Para conmemorar eso que Carrión llama “crimen de Estado” y exigir justicia para las víctimas, ayer a las 10:00 de la mañana, alrededor de sesenta jóvenes y activistas sociales realizaron un plantón en la gasolinera cercana a la rotonda de Metrocentro, en Managua. Luego se trasladaron con sus mantas, carteles y megáfonos a la Catedral, lugar que sirvió de refugio a los muchachos vapuleados ese 22 de junio.

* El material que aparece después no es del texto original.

Source: an optimization exercise on an open RTL-to-GDS flow (aim: small area). Production flows keep margins and buffers that such runs may drop.
Function was checked by simulation only, so behaviour that the tests miss may differ from the original.
The clock port is modelled as an ideal driver; clocking choices that lean on that would not hold on a real chip.
Power is estimated from default activity; no workload was simulated.

## flow/flow/run.sh

```bash
#!/bin/bash
# Standard ORFS layout with a leaner clock tree, minimum-size port buffers and a
# greedy downsizing pass after clock tree synthesis (flow/post_cts.tcl).
set -euo pipefail
export CTS_ARGS="-sink_clustering_enable -repair_clock_nets -dont_use_dummy_load -sink_buffer_max_cap_derate 1.0 -buf_list sky130_fd_sc_hd__clkbuf_16 -sink_clustering_size 30 -sink_clustering_max_diameter 60"
export BUFFER_PORTS_ARGS="-buffer_cell sky130_fd_sc_hd__buf_1"
export POST_CTS_TCL="$PWD/flow/post_cts.tcl"
bash standard.sh > standard.log 2>&1
```

## flow/flow/downsize.tcl

```tcl
# Greedy area recovery: give each logic cell the smallest drive strength of its own
# family that keeps every pin's slew and load within 80% of the library limits and
# leaves setup and hold slack above a margin. Flip-flops and clock buffers are left alone.
# Margins: 20% below the slew and load limits, or the design's own worst margin if
# that is already smaller (set by ds_init).
set ::ds_slew_thr 0.2
set ::ds_cap_thr 0.2
proc ds_init {} {
  estimate_parasitics -placement
  set ::ds_slew_thr [expr {min(0.2, [sta::max_slew_check_slack_limit])}]
  set ::ds_cap_thr [expr {min(0.2, [sta::max_capacitance_check_slack_limit])}]
  puts "downsize: slew margin $::ds_slew_thr, load margin $::ds_cap_thr"
}
proc ds_ok {} {
  estimate_parasitics -placement
  if {[sta::max_slew_check_slack_limit] < $::ds_slew_thr} { return 0 }
  if {[sta::max_capacitance_check_slack_limit] < $::ds_cap_thr} { return 0 }
  if {[sta::worst_slack_cmd max] < 0.5e-9} { return 0 }
  if {[sta::worst_slack_cmd min] < 0.2e-9} { return 0 }
  return 1
}
proc ds_run {} {
  set lib_cells {}
  foreach lc [get_lib_cells */*] { dict set lib_cells [get_name $lc] [get_property $lc area] }
  set saved 0.0
  set n 0
  ds_init
  if {![ds_ok]} { puts "downsize: design does not meet the timing margins to start with; skipped"; return }
  foreach inst [get_cells *] {
    set ref [get_property $inst ref_name]
    if {![regexp {^(sky130_fd_sc_hd__(buf|inv|nor|nand|and|or|a|o|x|mux|clkinv)\w*)_(\d+)$} $ref -> fam]} { continue }
    if {[regexp {dfxtp|edfxtp|tap|fill|decap|clkbuf|clkdly|conb|diode} $ref]} { continue }
    set cur [dict get $lib_cells $ref]
    set cands {}
    dict for {name area} $lib_cells {
      if {[regexp "^${fam}_(\\d+)\$" $name] && $area < $cur} { lappend cands [list $name $area] }
    }
    set cands [lsort -real -index 1 $cands]
    set iname [get_full_name $inst]
    foreach c $cands {
      replace_cell $iname [lindex $c 0]
      if {[ds_ok]} {
        set saved [expr {$saved + $cur - [lindex $c 1]}]
        incr n
        break
      }
      replace_cell $iname $ref
    }
  }
  puts [format "downsize: %d cells resized, %.1f um2 saved" $n $saved]
}

# Clock buffers: smallest clkbuf whose sinks all keep a slew below ds_clk_slew_limit (ns),
# with the timing margins above still met.
set ::ds_clk_slew_limit 0.105
proc ds_clk_sinks_ok {iname} {

  set net [get_nets -of_objects [get_pins $iname/X]]
  foreach p [get_pins -of_objects $net] {
    if {[get_property $p direction] != "input"} { continue }
    if {[get_property $p slew_max] > $::ds_clk_slew_limit} { return 0 }
  }
  return 1
}
proc ds_clk_run {} {
  set lib_cells {}
  foreach lc [get_lib_cells */sky130_fd_sc_hd__clkbuf_*] { dict set lib_cells [get_name $lc] [get_property $lc area] }
  set saved 0.0
  set n 0
  foreach inst [get_cells *] {
    set ref [get_property $inst ref_name]
    if {![regexp {^sky130_fd_sc_hd__clkbuf_\d+$} $ref]} { continue }
    set iname [get_full_name $inst]
    if {![ds_clk_sinks_ok $iname]} { continue }
    set cur [dict get $lib_cells $ref]
    set cands {}
    dict for {name area} $lib_cells { if {$area < $cur} { lappend cands [list $name $area] } }
    set cands [lsort -real -index 1 $cands]
    foreach c $cands {
      replace_cell $iname [lindex $c 0]
      if {[ds_clk_sinks_ok $iname] && [ds_ok]} {
        set saved [expr {$saved + $cur - [lindex $c 1]}]
        incr n
        break
      }
      replace_cell $iname $ref
    }
  }
  puts [format "downsize: %d clock buffers resized, %.1f um2 saved" $n $saved]
}
```

## flow/flow/post_cts.tcl

```tcl
# Sourced by ORFS at the end of clock tree synthesis (POST_CTS_TCL): area recovery on
# placement parasitics. Global routing then repairs slew and load on its own parasitics.
source [file join [file dirname [info script]] downsize.tcl]
ds_run
ds_clk_run
estimate_parasitics -placement
puts "after area recovery: slew slack [sta::max_slew_check_slack_limit] load slack [sta::max_capacitance_check_slack_limit] setup [sta::worst_slack_cmd max] hold [sta::worst_slack_cmd min]"
report_design_area
```

## flow/standard.sh

```bash
#!/bin/bash
# synth_recipe.tcl (not shown) runs the flow's synth.tcl, then flattens the netlist and writes it again
# the make line also repeats each setting of config.mk as NAME=value (left out here)
make -C /OpenROAD-flow-scripts/flow DESIGN_CONFIG=/design/flow/config.mk WORK_HOME=/design/flow/orfs CLKGATE_MAP_FILE= SYNTH_SCRIPT=/design/flow/synth_recipe.tcl "${@:-finish}"
```

## flow/config.mk

```make
export PLATFORM = sky130hd
export DESIGN_NAME = reg_file
export DESIGN_NICKNAME = reg_file
export VERILOG_FILES = /design/flow/design.v
export SDC_FILE = /design/flow/constraint.sdc
export NUM_CORES = 4
export LEC_CHECK = 0
export CAP_MARGIN = 20
export CORE_MARGIN = 2
export CORE_UTILIZATION = 30
export SLEW_MARGIN = 20
export SYNTH_HIERARCHICAL = 1
```

## flow/constraint.sdc

```tcl
create_clock -name core_clock -period 8.0 [get_ports {clock}]
set_input_delay 1.6000 -clock core_clock [delete_from_list [all_inputs] [get_ports {clock}]]
set_output_delay 1.6000 -clock core_clock [all_outputs]
set_load 0.01 [all_outputs]
```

Al finalizar la misa, el subprocurador de Derechos Humanos, Adolfo Jarquín Ortel, salió de la catedral y algunos manifestantes lo siguieron hasta su camioneta, exigiendo “respuestas y justicia”. El funcionario se limitó a contestar: “Me están irrespetando mis derechos”.
Ni un certificado
En el plantón estuvo Carlos Villanueva, uno de los siete jóvenes que perdieron sus carros el día del ataque. A él le robaron una camioneta Nissan Navara año 2013, valorada en 29,000 dólares. Y debido a que la Policía no ha entregado los certificados para trámite de seguro, la compañía aseguradora aún no le paga.
Aunque las instituciones del Estado den la espalda a las víctimas del 22 de junio, para Silvio Báez “la justicia la dará la historia y ya se las está dando”. Según el religioso, la justicia está con estos jóvenes “porque ellos estaban de parte de la verdad, la caridad y los más débiles”.